The Federal Reserve went all-in when COVID-19 struck. From March 2020, a 0% interest-rate policy and cheap capital boosted investment in commercial real estate. The average commercial property price rose by 15%. Many of the loans were of a five-year term, and these loans are starting to come due. Some $2 trillion in refinancing will be required over the next two years.
When the Fed aggressively raised interest rates in 2022 and 2023, from 0% to 5.375%, the higher cost of capital killed off commercial investment purchases and erased earlier price gains. Recently, the average commercial price was 10% below the 2019 average.
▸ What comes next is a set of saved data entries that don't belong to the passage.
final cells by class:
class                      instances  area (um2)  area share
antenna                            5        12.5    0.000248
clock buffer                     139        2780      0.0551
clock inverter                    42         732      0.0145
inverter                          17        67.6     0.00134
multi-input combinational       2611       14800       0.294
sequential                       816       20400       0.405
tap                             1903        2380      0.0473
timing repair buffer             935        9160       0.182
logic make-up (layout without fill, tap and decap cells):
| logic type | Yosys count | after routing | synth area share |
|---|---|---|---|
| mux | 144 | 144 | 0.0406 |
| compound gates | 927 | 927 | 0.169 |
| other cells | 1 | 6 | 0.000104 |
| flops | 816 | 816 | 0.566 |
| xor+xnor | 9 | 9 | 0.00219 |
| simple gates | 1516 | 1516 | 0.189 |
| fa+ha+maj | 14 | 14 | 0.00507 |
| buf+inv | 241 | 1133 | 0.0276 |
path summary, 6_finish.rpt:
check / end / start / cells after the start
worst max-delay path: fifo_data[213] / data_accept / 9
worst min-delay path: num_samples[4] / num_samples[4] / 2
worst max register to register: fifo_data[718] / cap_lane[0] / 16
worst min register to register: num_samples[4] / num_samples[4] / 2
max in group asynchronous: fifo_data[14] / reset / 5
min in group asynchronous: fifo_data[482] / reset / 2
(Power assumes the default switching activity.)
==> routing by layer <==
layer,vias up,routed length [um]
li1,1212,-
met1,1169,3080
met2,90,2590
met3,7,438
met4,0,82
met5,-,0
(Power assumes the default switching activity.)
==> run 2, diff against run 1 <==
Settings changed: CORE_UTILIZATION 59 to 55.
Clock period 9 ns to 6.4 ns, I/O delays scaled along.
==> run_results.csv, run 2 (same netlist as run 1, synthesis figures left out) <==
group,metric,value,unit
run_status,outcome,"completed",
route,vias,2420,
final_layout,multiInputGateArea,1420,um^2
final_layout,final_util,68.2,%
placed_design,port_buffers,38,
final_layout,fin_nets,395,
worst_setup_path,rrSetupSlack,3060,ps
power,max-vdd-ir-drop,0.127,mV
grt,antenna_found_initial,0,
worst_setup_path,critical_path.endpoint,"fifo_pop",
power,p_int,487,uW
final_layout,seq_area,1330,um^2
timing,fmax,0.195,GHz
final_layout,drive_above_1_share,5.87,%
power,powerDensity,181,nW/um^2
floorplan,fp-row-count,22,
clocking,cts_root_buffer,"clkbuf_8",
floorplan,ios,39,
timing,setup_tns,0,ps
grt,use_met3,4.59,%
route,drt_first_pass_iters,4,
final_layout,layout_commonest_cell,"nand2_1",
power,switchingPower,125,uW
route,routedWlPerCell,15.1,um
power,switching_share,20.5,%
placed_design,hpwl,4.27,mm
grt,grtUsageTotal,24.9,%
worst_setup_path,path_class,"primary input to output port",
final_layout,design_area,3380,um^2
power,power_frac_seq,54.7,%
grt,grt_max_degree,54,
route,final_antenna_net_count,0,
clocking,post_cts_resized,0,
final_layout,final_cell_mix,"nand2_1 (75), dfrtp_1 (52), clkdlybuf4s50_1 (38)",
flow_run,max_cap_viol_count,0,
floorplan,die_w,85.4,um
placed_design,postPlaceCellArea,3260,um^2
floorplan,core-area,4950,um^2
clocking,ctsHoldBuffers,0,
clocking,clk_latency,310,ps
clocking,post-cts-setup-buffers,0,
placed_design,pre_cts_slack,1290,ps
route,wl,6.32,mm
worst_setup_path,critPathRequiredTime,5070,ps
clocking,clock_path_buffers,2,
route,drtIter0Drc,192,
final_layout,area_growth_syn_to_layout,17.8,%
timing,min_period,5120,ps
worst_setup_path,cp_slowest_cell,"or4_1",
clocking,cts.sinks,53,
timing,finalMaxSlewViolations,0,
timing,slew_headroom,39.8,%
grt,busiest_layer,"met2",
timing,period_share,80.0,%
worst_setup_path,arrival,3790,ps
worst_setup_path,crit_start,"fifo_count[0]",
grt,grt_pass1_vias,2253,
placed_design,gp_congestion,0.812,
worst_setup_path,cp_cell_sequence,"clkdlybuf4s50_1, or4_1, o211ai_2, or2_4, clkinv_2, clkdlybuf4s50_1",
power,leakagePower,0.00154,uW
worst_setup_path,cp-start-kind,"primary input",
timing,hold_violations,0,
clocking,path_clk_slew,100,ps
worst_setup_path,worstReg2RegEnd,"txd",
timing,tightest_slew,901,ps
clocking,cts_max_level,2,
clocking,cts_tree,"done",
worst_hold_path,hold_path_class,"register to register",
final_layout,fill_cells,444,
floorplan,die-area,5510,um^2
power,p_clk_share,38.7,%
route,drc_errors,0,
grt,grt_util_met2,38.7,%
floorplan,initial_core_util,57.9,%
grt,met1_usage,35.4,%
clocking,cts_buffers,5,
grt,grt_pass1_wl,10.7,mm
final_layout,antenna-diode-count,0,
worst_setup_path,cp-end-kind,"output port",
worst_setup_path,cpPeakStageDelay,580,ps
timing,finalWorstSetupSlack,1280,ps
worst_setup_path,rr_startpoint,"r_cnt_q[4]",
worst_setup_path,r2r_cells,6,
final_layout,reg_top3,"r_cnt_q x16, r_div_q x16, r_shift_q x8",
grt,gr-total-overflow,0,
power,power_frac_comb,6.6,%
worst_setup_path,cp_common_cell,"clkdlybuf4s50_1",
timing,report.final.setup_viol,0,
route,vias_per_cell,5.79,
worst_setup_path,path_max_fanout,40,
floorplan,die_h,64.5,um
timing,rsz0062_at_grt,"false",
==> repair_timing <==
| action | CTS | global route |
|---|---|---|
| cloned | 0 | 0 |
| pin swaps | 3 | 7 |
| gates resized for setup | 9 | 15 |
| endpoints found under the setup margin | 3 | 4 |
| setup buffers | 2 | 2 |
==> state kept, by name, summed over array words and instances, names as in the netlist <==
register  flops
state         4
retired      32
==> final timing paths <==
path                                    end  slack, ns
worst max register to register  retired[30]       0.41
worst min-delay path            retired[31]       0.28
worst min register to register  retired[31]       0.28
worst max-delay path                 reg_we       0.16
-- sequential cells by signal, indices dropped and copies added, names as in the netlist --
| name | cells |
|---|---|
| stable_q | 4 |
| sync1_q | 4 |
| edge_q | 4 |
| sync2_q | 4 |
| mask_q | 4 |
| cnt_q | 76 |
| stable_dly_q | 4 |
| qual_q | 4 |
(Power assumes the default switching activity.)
$ cat src/rtl/cpu_pkg.sv
// Shared types for the multiply/divide sequencer: op codes, iteration count,
// FSM states and the operand-magnitude helper used at latch time.
package cpu_pkg;

    typedef enum logic [2:0] {
        OP_MULT  = 3'd0,
        OP_MULTU = 3'd1,
        OP_DIV   = 3'd2,
        OP_DIVU  = 3'd3,
        OP_MTHI  = 3'd4,
        OP_MTLO  = 3'd5
    } muldiv_op_t;

    localparam int MULDIV_ITER = 32;

    typedef enum logic [1:0] {
        ST_IDLE,
        ST_RUN,
        ST_FIX,
        ST_DONE
    } muldiv_state_t;

    function automatic logic [31:0] mag32(input logic [31:0] v, input logic is_signed);
        return (is_signed && v[31]) ? (~v + 32'd1) : v;
    endfunction

endpackage

$ cat src/rtl/muldiv_iter_core.sv
// One radix-2 step: shift-add multiply (multiplier held in acc[31:0]) or
// restoring shift-subtract divide (partial remainder in acc[32:0]).
module muldiv_iter_core (
    input  logic        is_div,
    input  logic [63:0] acc_i,
    input  logic [31:0] x_i,
    input  logic [31:0] y_i,
    output logic [63:0] acc_o,
    output logic [31:0] x_o
);
    logic [32:0] add_sum;
    logic [32:0] rem_sh;
    logic [33:0] trial;

    always_comb begin
        add_sum = {1'b0, acc_i[63:32]} + {1'b0, (acc_i[0] ? y_i : 32'd0)};
        rem_sh  = {acc_i[31:0], x_i[31]};
        trial   = {1'b0, rem_sh} - {2'b00, y_i};
        acc_o   = acc_i;
        x_o     = x_i;
        if (is_div) begin
            // a clear borrow bit means the divisor fits: keep the difference, quotient bit 1
            if (!trial[33]) begin
                acc_o = {31'd0, trial[32:0]};
                x_o   = {x_i[30:0], 1'b1};
            end else begin
                acc_o = {31'd0, rem_sh};
                x_o   = {x_i[30:0], 1'b0};
            end
        end else begin
            acc_o = {add_sum, acc_i[31:1]};
        end
    end

endmodule

$ cat src/rtl/muldiv_hilo_ctrl.sv
// MIPS HI/LO owner: sequences MULT/MULTU/DIV/DIVU over the iteration core and
// executes MTHI/MTLO directly.
//   state | meaning
//   IDLE  | waiting for start; MTHI/MTLO complete here
//   RUN   | one iteration per cycle, ITER cycles
//   FIX   | sign fix-up and HI/LO write
//   DONE  | one-cycle done pulse
module muldiv_hilo_ctrl
    import cpu_pkg::*;
#(
    parameter int          ITER    = MULDIV_ITER,
    parameter logic [31:0] DIV0_LO = 32'hFFFF_FFFF
) (
    input  logic        clk,
    input  logic        rst_n,
    input  logic        start,
    input  logic [2:0]  op,
    input  logic [31:0] a,
    input  logic [31:0] b,
    input  logic        abort,
    output logic        busy,
    output logic        done,
    output logic [31:0] hi,
    output logic [31:0] lo
);
    localparam int CW = $clog2(ITER);
    localparam logic [CW-1:0] LAST = CW'(ITER - 1);

    muldiv_state_t state_q, state_d;
    logic [CW-1:0] count_q, count_d;
    logic [63:0]   acc_q, acc_d;
    logic [31:0]   x_q, x_d, y_q, y_d;
    logic [31:0]   hi_q, hi_d, lo_q, lo_d;
    logic          is_div_q, is_div_d, div0_q, div0_d, neg_p_q, neg_p_d, neg_r_q, neg_r_d;
    logic [63:0]   core_acc;
    logic [31:0]   core_x;
    muldiv_op_t    op_e;
    logic          sgn;

    assign op_e = muldiv_op_t'(op);

    muldiv_iter_core u_core (
        .is_div (is_div_q),
        .acc_i  (acc_q),
        .x_i    (x_q),
        .y_i    (y_q),
        .acc_o  (core_acc),
        .x_o    (core_x)
    );

    always_comb begin
        state_d  = state_q;
        count_d  = count_q;
        acc_d    = acc_q;
        x_d      = x_q;
        y_d      = y_q;
        hi_d     = hi_q;
        lo_d     = lo_q;
        is_div_d = is_div_q;
        div0_d   = div0_q;
        neg_p_d  = neg_p_q;
        neg_r_d  = neg_r_q;
        sgn      = (op_e == OP_MULT) || (op_e == OP_DIV);
        case (state_q)
            ST_IDLE: begin
                if (start && !abort) begin
                    case (op_e)
                        OP_MULT, OP_MULTU, OP_DIV, OP_DIVU: begin
                            neg_p_d  = sgn & (a[31] ^ b[31]);
                            neg_r_d  = sgn & a[31];
                            is_div_d = op[1];
                            count_d  = '0;
                            div0_d   = 1'b0;
                            acc_d    = '0;
                            state_d  = ST_RUN;
                            if (!op[1]) begin
                                acc_d = {32'd0, mag32(b, sgn)};
                                y_d   = mag32(a, sgn);
                            end else if (b == 32'd0) begin
                                // divide by zero skips iteration; raw a is kept for HI
                                div0_d  = 1'b1;
                                x_d     = a;
                                state_d = ST_FIX;
                            end else begin
                                x_d = mag32(a, sgn);
                                y_d = mag32(b, sgn);
                            end
                        end
                        OP_MTHI: begin
                            hi_d    = a;
                            state_d = ST_DONE;
                        end
                        OP_MTLO: begin
                            lo_d    = a;
                            state_d = ST_DONE;
                        end
                        default: ;
                    endcase
                end
            end
            ST_RUN: begin
                if (abort) begin
                    state_d = ST_IDLE;
                end else begin
                    acc_d = core_acc;
                    x_d   = core_x;
                    if (count_q == LAST) state_d = ST_FIX;
                    else                 count_d = count_q + 1'b1;
                end
            end
            ST_FIX: begin
                if (abort) begin
                    state_d = ST_IDLE;
                end else begin
                    state_d = ST_DONE;
                    if (div0_q) begin
                        lo_d = DIV0_LO;
                        hi_d = x_q;
                    end else if (is_div_q) begin
                        lo_d = neg_p_q ? (~x_q + 32'd1) : x_q;
                        hi_d = neg_r_q ? (~acc_q[31:0] + 32'd1) : acc_q[31:0];
                    end else begin
                        {hi_d, lo_d} = neg_p_q ? (~acc_q + 64'd1) : acc_q;
                    end
                end
            end
            ST_DONE: state_d = ST_IDLE;
            default: state_d = ST_IDLE;
        endcase
    end

    always_ff @(posedge clk or negedge rst_n) begin
        if (!rst_n) begin
            state_q  <= ST_IDLE;
            count_q  <= '0;
            acc_q    <= '0;
            x_q      <= '0;
            y_q      <= '0;
            hi_q     <= '0;
            lo_q     <= '0;
            is_div_q <= 1'b0;
            div0_q   <= 1'b0;
            neg_p_q  <= 1'b0;
            neg_r_q  <= 1'b0;
        end else begin
            state_q  <= state_d;
            count_q  <= count_d;
            acc_q    <= acc_d;
            x_q      <= x_d;
            y_q      <= y_d;
            hi_q     <= hi_d;
            lo_q     <= lo_d;
            is_div_q <= is_div_d;
            div0_q   <= div0_d;
            neg_p_q  <= neg_p_d;
            neg_r_q  <= neg_r_d;
        end
    end

    assign busy = (state_q == ST_RUN) || (state_q == ST_FIX);
    assign done = (state_q == ST_DONE);
    assign hi   = hi_q;
    assign lo   = lo_q;

endmodule

$ cat config.mk
export PLATFORM = sky130hd
export DESIGN_NAME = muldiv_hilo_ctrl
export DESIGN_NICKNAME = d
export VERILOG_FILES = /design/src/rtl/cpu_pkg.sv /design/src/rtl/muldiv_iter_core.sv /design/src/rtl/muldiv_hilo_ctrl.sv
export SDC_FILE = /design/constraint.sdc
export NUM_CORES = 1
export LEC_CHECK = 0
export CAP_MARGIN = 40
export CORE_UTILIZATION = 55
export DETAILED_ROUTE_END_ITERATION = 6
export PLACE_DENSITY = 0.9
export SYNTH_ARGS = -nofsm -noshare
export SYNTH_HDL_FRONTEND = slang
export SYNTH_SLANG_ARGS = --single-unit
$ cat constraint.sdc
create_clock -name clk -period 3.31 [get_ports clk]
set_clock_uncertainty 0.1 [all_clocks]
set_input_delay 0.8275 -clock clk [delete_from_list [all_inputs] [get_ports clk]]
set_output_delay 0.8275 -clock clk [all_outputs]
set_load 0.05 [all_outputs]
Word level (Yosys, flattened, before mapping)

Index checks and enable logic that the tools add are counted.

Word-level logic and storage cells: 119
Output and inout port bits: 66
Register bits after elaboration: 203
Bits of input ports: 71

Reduce and logical (&&, ||, !) cells: 21
Equality and inequality tests: 21
Bitwise operators: 8
Add/sub/neg operators: 8
Mux-type cells: 50

Operators with widths:

| cell                                                  | count |
|---|---|
| 2-to-1 mux 32 bit                                     | 24 |
| 2-to-1 mux 64 bit                                     | 5 |
| case mux 32 bit (2 select lines)                      | 3 |
| adder 32 x 1 -> 32 bit, second input constant         | 4 |
| inverter 32 bit                                       | 4 |
| case mux 64 bit (2 select lines)                      | 1 |
| adder 64 x 1 -> 64 bit, second input constant         | 1 |
| inverter 64 bit                                       | 1 |
| subtractor 33 x 32 -> 34 bit                          | 1 |
| adder 32 x 32 -> 33 bit                               | 1 |
| 2-to-1 mux 33 bit                                     | 1 |
| zero test 32 bit                                      | 1 |
| 2-to-1 mux 5 bit                                      | 4 |
| AND reduction 4 bit                                   | 4 |
| inequality test 2 bit, second input constant          | 7 |
| 2-to-1 mux 2 bit                                      | 6 |
| case mux 5 bit (2 select lines)                       | 1 |
| case mux 2 bit (4 select lines)                       | 1 |
| equality test 3 x 2 -> 1 bit, second input constant   | 2 |
| equality test 3 bit, second input constant            | 2 |
| inequality test 2 x 1 -> 1 bit, second input constant | 3 |
| AND reduction 3 bit                                   | 2 |
| AND reduction 6 bit                                   | 1 |
| adder 5 x 1 -> 5 bit, second input constant           | 1 |
| 19 further kinds                                      | 27 |

Longest topological paths before layout

Depth in word-level cells: 9
Mapped depth: 13
Gate-level depth less buffers: 12

Modules after synthesis

Synthesis repeated with hierarchy kept, for this count alone.

Cell total of the unflattened synthesis: 2554
Area, all modules: 19444.9 um^2

By module, submodules not included:

| module           | times used | cells each | area an instance (um^2) | sequential area each (um^2) |
|---|---|---|---|---|
| muldiv_hilo_ctrl | 1          | 1791       | 14447.6                 | 5079.9 |
| muldiv_iter_core | 1          | 763        | 4997.3                  | 0.0 |

Worst setup path after synthesis

OpenSTA, ideal clock, no wires.

Path kind: register -> register
From: register acc_q[0]
To: register hi_q[28] (netlist: hi[28])
Setup slack: -0.071 ns
Arrival time: 3.131 ns
Clock period less this slack: 3.381 ns
Path buffers: 1
Stages on the path, launching flop included: 12
Setup time: 0.150 ns
Data required time: 3.060 ns
Cells stage by stage: dfrtp_1 > inv_1 > clkbuf_1 > ha_1 > nor3b_1 > nand2_1 > or4_4 > or3_4 > o21a_1 > xor2_1 > o21ai_1 > a41oi_1

Longest elaborated chain between the ends: 7
Elaborated cells between the ends (all ways): 10
Those cells by class: 2 x add/sub; 6 x mux; 2 x bitwise

Ends and longest elaborated chain:

| item                                                             | line                                             | text |
|---|---|---|
| start: declaration                                               | muldiv_hilo_ctrl.sv:31                           | `logic [63:0] acc_q, acc_d;` |
| start signal: assignment                                         | muldiv_hilo_ctrl.sv:136                          | `acc_q <= '0;` |
| start signal: assignment                                         | muldiv_hilo_ctrl.sv:148                          | `acc_q <= acc_d;` |
| inverter 64 bit or inverter 32 bit (tied branches)               | muldiv_hilo_ctrl.sv:123, muldiv_hilo_ctrl.sv:121 |  |
| adder 64 x 1 -> 64 bit or adder 32 x 1 -> 32 bit (tied branches) | muldiv_hilo_ctrl.sv:123, muldiv_hilo_ctrl.sv:121 |  |
| 2-to-1 mux 64 bit or 2-to-1 mux 32 bit (tied branches)           | muldiv_hilo_ctrl.sv:123, muldiv_hilo_ctrl.sv:121 |  |
| 2-to-1 mux 32 bit (*)                                            | muldiv_hilo_ctrl.sv:119                          | `end else if (is_div_q) begin` |
| 2-to-1 mux 32 bit (*)                                            | muldiv_hilo_ctrl.sv:116                          | `if (div0_q) begin` |
| 2-to-1 mux 32 bit (*)                                            | muldiv_hilo_ctrl.sv:112                          | `if (abort) begin` |
| case mux 32 bit (2 select lines) (*)                             | muldiv_hilo_ctrl.sv:64                           | `case (state_q)` |
| end signal: assignment                                           | muldiv_hilo_ctrl.sv:151                          | `hi_q <= hi_d;` |
| end: declaration                                                 | muldiv_hilo_ctrl.sv:33                           | `logic [31:0] hi_q, hi_d, lo_q, lo_d;` |

Mark *: on every way between the ends. The rest lies on a longest branch, timed or not. The select of a mux whose other input is x is not followed.
A chain may end at the register's enable or synchronous reset.

Worst setup path in the final report

From: register acc_q[0]
To: register acc_q[63]

Longest elaborated chain between the ends: 5

Ends and longest elaborated chain:

| item                             | line                    | text |
|---|---|---|
| 2-to-1 mux 32 bit                | muldiv_iter_core.sv:16  | `add_sum = {1'b0, acc_i[63:32]} + {1'b0, (acc_i[0] ? y_i : 32'd0)};` |
| adder 32 x 32 -> 33 bit          | muldiv_iter_core.sv:16  |  |
| 2-to-1 mux 64 bit                | muldiv_iter_core.sv:21  | `if (is_div) begin` |
| 2-to-1 mux 64 bit                | muldiv_hilo_ctrl.sv:102 | `if (abort) begin` |
| case mux 64 bit (2 select lines) | muldiv_hilo_ctrl.sv:64  |  |

No other way between the ends. The select of a mux whose other input is x is not followed.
Despite these challenges, the worst in commercial prices could be over. The job market has been resilient. There are 7 million more workers compared to pre-COVID employment, and wages are up 4.1% year over year.
Consumer spending will help boost the retail sector, which incidentally added very little new supply and is therefore holding at low vacancy rates. Both industrial and multifamily sectors are enjoying solid positive demand for space but are temporarily facing oversupply conditions, which have hurt rent growth. Even the office sector is showing signs of life, especially in the Sun Belt cities.
Most importantly, the Federal Reserve has started its interest rate–cutting cycle. Extra capital will move into commercial real estate, property prices will rebound somewhat, and refinancing—though not necessarily easy—will be much less challenging.